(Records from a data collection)
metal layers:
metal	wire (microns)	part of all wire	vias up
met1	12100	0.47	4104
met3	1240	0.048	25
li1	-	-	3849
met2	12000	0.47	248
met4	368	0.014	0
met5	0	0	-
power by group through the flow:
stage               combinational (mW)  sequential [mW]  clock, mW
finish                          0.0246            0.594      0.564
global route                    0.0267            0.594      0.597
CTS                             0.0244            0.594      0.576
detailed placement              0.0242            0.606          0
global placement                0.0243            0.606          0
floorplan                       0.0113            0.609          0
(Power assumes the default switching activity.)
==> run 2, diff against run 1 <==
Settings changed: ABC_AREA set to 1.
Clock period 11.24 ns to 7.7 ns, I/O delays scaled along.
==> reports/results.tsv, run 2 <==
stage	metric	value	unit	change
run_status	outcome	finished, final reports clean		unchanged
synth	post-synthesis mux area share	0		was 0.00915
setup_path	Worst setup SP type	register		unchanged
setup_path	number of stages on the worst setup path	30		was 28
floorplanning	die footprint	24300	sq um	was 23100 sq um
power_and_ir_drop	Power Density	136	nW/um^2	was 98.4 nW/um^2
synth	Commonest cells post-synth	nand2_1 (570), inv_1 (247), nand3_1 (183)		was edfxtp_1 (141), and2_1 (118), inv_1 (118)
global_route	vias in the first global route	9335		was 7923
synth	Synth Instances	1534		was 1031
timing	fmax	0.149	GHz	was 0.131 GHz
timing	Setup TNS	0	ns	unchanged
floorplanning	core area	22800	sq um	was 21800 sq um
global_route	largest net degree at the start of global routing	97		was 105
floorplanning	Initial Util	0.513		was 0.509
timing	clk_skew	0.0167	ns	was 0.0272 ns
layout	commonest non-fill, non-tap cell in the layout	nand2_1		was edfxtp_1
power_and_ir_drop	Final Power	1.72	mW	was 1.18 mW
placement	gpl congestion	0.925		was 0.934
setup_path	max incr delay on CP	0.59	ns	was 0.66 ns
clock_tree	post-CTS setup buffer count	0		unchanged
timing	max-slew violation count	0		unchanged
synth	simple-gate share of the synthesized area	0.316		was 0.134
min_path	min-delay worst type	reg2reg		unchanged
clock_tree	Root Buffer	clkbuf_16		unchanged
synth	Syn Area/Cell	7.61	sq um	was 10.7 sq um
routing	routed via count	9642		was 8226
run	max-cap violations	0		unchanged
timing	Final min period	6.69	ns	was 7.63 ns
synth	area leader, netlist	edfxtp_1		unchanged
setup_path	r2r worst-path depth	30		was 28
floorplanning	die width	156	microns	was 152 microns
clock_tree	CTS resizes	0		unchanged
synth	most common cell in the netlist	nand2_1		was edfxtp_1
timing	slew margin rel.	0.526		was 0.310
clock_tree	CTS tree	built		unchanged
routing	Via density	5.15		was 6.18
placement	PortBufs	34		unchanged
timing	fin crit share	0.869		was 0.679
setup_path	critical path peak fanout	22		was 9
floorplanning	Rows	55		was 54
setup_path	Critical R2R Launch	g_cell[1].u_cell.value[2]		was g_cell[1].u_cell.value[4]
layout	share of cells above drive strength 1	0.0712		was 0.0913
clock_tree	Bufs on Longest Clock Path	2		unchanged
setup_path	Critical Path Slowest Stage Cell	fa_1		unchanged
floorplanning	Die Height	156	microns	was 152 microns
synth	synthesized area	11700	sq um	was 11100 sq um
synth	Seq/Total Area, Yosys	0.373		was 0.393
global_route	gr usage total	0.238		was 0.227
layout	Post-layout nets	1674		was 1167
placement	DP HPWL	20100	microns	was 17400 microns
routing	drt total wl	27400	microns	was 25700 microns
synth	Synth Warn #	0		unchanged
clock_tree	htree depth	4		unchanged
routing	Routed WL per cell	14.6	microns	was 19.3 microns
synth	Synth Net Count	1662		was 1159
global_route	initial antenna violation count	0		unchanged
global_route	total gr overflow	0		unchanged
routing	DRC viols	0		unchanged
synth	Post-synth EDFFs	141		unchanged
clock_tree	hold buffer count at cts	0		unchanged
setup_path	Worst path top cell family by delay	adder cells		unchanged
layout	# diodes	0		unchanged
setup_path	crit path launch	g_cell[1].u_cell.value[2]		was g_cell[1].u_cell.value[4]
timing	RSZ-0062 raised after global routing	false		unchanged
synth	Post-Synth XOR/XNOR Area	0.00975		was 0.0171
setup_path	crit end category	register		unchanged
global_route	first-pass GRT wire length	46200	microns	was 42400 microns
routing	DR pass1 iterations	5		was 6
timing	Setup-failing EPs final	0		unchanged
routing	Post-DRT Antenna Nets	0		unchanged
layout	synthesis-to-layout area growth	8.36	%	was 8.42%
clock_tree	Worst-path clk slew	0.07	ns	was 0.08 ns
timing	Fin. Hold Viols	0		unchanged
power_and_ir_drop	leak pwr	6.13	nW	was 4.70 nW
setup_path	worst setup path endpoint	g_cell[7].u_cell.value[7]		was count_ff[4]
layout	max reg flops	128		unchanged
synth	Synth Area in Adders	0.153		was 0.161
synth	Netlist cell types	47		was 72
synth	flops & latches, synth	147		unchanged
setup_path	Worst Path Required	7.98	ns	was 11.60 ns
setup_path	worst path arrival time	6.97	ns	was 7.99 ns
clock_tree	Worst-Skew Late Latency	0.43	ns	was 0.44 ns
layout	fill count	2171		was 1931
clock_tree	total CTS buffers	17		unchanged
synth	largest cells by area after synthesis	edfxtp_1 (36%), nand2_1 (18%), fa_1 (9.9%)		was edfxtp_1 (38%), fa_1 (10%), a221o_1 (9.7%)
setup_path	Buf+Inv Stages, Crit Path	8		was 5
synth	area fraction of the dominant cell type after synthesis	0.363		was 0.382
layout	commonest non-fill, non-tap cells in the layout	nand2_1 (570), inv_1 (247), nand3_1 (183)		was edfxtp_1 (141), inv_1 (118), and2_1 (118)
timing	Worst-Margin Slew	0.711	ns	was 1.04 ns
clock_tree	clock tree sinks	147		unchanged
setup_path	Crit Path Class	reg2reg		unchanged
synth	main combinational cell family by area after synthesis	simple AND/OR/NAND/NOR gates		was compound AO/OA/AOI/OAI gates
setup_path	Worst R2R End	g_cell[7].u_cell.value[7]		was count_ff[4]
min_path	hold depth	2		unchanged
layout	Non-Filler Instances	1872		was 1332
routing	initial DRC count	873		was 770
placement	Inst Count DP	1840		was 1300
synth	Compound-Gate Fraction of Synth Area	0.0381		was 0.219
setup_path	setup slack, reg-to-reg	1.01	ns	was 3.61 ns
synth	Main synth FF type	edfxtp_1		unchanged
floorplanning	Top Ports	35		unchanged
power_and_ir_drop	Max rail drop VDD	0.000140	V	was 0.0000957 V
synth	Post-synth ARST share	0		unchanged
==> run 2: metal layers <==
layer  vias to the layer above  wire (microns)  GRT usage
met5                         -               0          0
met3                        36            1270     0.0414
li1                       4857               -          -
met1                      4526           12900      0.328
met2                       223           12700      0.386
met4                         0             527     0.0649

**Exercise details:**
Each line above should appear again, reproduced exactly.

**Result below:**
metal layers:
metal	wire (microns)	part of all wire	vias up
met1	12100	0.47	4104
met3	1240	0.048	25
li1	-	-	3849
met2	12000	0.47	248
met4	368	0.014	0
met5	0	0	-
power by group through the flow:
stage               combinational (mW)  sequential [mW]  clock, mW
finish                          0.0246            0.594      0.564
global route                    0.0267            0.594      0.597
CTS                             0.0244            0.594      0.576
detailed placement              0.0242            0.606          0
global placement                0.0243            0.606          0
floorplan                       0.0113            0.609          0
(Power assumes the default switching activity.)
==> run 2, diff against run 1 <==
Settings changed: ABC_AREA set to 1.
Clock period 11.24 ns to 7.7 ns, I/O delays scaled along.
==> reports/results.tsv, run 2 <==
stage	metric	value	unit	change
run_status	outcome	finished, final reports clean		unchanged
synth	post-synthesis mux area share	0		was 0.00915
setup_path	Worst setup SP type	register		unchanged
setup_path	number of stages on the worst setup path	30		was 28
floorplanning	die footprint	24300	sq um	was 23100 sq um
power_and_ir_drop	Power Density	136	nW/um^2	was 98.4 nW/um^2
synth	Commonest cells post-synth	nand2_1 (570), inv_1 (247), nand3_1 (183)		was edfxtp_1 (141), and2_1 (118), inv_1 (118)
global_route	vias in the first global route	9335		was 7923
synth	Synth Instances	1534		was 1031
timing	fmax	0.149	GHz	was 0.131 GHz
timing	Setup TNS	0	ns	unchanged
floorplanning	core area	22800	sq um	was 21800 sq um
global_route	largest net degree at the start of global routing	97		was 105
floorplanning	Initial Util	0.513		was 0.509
timing	clk_skew	0.0167	ns	was 0.0272 ns
layout	commonest non-fill, non-tap cell in the layout	nand2_1		was edfxtp_1
power_and_ir_drop	Final Power	1.72	mW	was 1.18 mW
placement	gpl congestion	0.925		was 0.934
setup_path	max incr delay on CP	0.59	ns	was 0.66 ns
clock_tree	post-CTS setup buffer count	0		unchanged
timing	max-slew violation count	0		unchanged
synth	simple-gate share of the synthesized area	0.316		was 0.134
min_path	min-delay worst type	reg2reg		unchanged
clock_tree	Root Buffer	clkbuf_16		unchanged
synth	Syn Area/Cell	7.61	sq um	was 10.7 sq um
routing	routed via count	9642		was 8226
run	max-cap violations	0		unchanged
timing	Final min period	6.69	ns	was 7.63 ns
synth	area leader, netlist	edfxtp_1		unchanged
setup_path	r2r worst-path depth	30		was 28
floorplanning	die width	156	microns	was 152 microns
clock_tree	CTS resizes	0		unchanged
synth	most common cell in the netlist	nand2_1		was edfxtp_1
timing	slew margin rel.	0.526		was 0.310
clock_tree	CTS tree	built		unchanged
routing	Via density	5.15		was 6.18
placement	PortBufs	34		unchanged
timing	fin crit share	0.869		was 0.679
setup_path	critical path peak fanout	22		was 9
floorplanning	Rows	55		was 54
setup_path	Critical R2R Launch	g_cell[1].u_cell.value[2]		was g_cell[1].u_cell.value[4]
layout	share of cells above drive strength 1	0.0712		was 0.0913
clock_tree	Bufs on Longest Clock Path	2		unchanged
setup_path	Critical Path Slowest Stage Cell	fa_1		unchanged
floorplanning	Die Height	156	microns	was 152 microns
synth	synthesized area	11700	sq um	was 11100 sq um
synth	Seq/Total Area, Yosys	0.373		was 0.393
global_route	gr usage total	0.238		was 0.227
layout	Post-layout nets	1674		was 1167
placement	DP HPWL	20100	microns	was 17400 microns
routing	drt total wl	27400	microns	was 25700 microns
synth	Synth Warn #	0		unchanged
clock_tree	htree depth	4		unchanged
routing	Routed WL per cell	14.6	microns	was 19.3 microns
synth	Synth Net Count	1662		was 1159
global_route	initial antenna violation count	0		unchanged
global_route	total gr overflow	0		unchanged
routing	DRC viols	0		unchanged
synth	Post-synth EDFFs	141		unchanged
clock_tree	hold buffer count at cts	0		unchanged
setup_path	Worst path top cell family by delay	adder cells		unchanged
layout	# diodes	0		unchanged
setup_path	crit path launch	g_cell[1].u_cell.value[2]		was g_cell[1].u_cell.value[4]
timing	RSZ-0062 raised after global routing	false		unchanged
synth	Post-Synth XOR/XNOR Area	0.00975		was 0.0171
setup_path	crit end category	register		unchanged
global_route	first-pass GRT wire length	46200	microns	was 42400 microns
routing	DR pass1 iterations	5		was 6
timing	Setup-failing EPs final	0		unchanged
routing	Post-DRT Antenna Nets	0		unchanged
layout	synthesis-to-layout area growth	8.36	%	was 8.42%
clock_tree	Worst-path clk slew	0.07	ns	was 0.08 ns
timing	Fin. Hold Viols	0		unchanged
power_and_ir_drop	leak pwr	6.13	nW	was 4.70 nW
setup_path	worst setup path endpoint	g_cell[7].u_cell.value[7]		was count_ff[4]
layout	max reg flops	128		unchanged
synth	Synth Area in Adders	0.153		was 0.161
synth	Netlist cell types	47		was 72
synth	flops & latches, synth	147		unchanged
setup_path	Worst Path Required	7.98	ns	was 11.60 ns
setup_path	worst path arrival time	6.97	ns	was 7.99 ns
clock_tree	Worst-Skew Late Latency	0.43	ns	was 0.44 ns
layout	fill count	2171		was 1931
clock_tree	total CTS buffers	17		unchanged
synth	largest cells by area after synthesis	edfxtp_1 (36%), nand2_1 (18%), fa_1 (9.9%)		was edfxtp_1 (38%), fa_1 (10%), a221o_1 (9.7%)
setup_path	Buf+Inv Stages, Crit Path	8		was 5
synth	area fraction of the dominant cell type after synthesis	0.363		was 0.382
layout	commonest non-fill, non-tap cells in the layout	nand2_1 (570), inv_1 (247), nand3_1 (183)		was edfxtp_1 (141), inv_1 (118), and2_1 (118)
timing	Worst-Margin Slew	0.711	ns	was 1.04 ns
clock_tree	clock tree sinks	147		unchanged
setup_path	Crit Path Class	reg2reg		unchanged
synth	main combinational cell family by area after synthesis	simple AND/OR/NAND/NOR gates		was compound AO/OA/AOI/OAI gates
setup_path	Worst R2R End	g_cell[7].u_cell.value[7]		was count_ff[4]
min_path	hold depth	2		unchanged
layout	Non-Filler Instances	1872		was 1332
routing	initial DRC count	873		was 770
placement	Inst Count DP	1840		was 1300
synth	Compound-Gate Fraction of Synth Area	0.0381		was 0.219
setup_path	setup slack, reg-to-reg	1.01	ns	was 3.61 ns
synth	Main synth FF type	edfxtp_1		unchanged
floorplanning	Top Ports	35		unchanged
power_and_ir_drop	Max rail drop VDD	0.000140	V	was 0.0000957 V
synth	Post-synth ARST share	0		unchanged
==> run 2: metal layers <==
layer  vias to the layer above  wire (microns)  GRT usage
met5                         -               0          0
met3                        36            1270     0.0414
li1                       4857               -          -
met1                      4526           12900      0.328
met2                       223           12700      0.386
met4                         0             527     0.0649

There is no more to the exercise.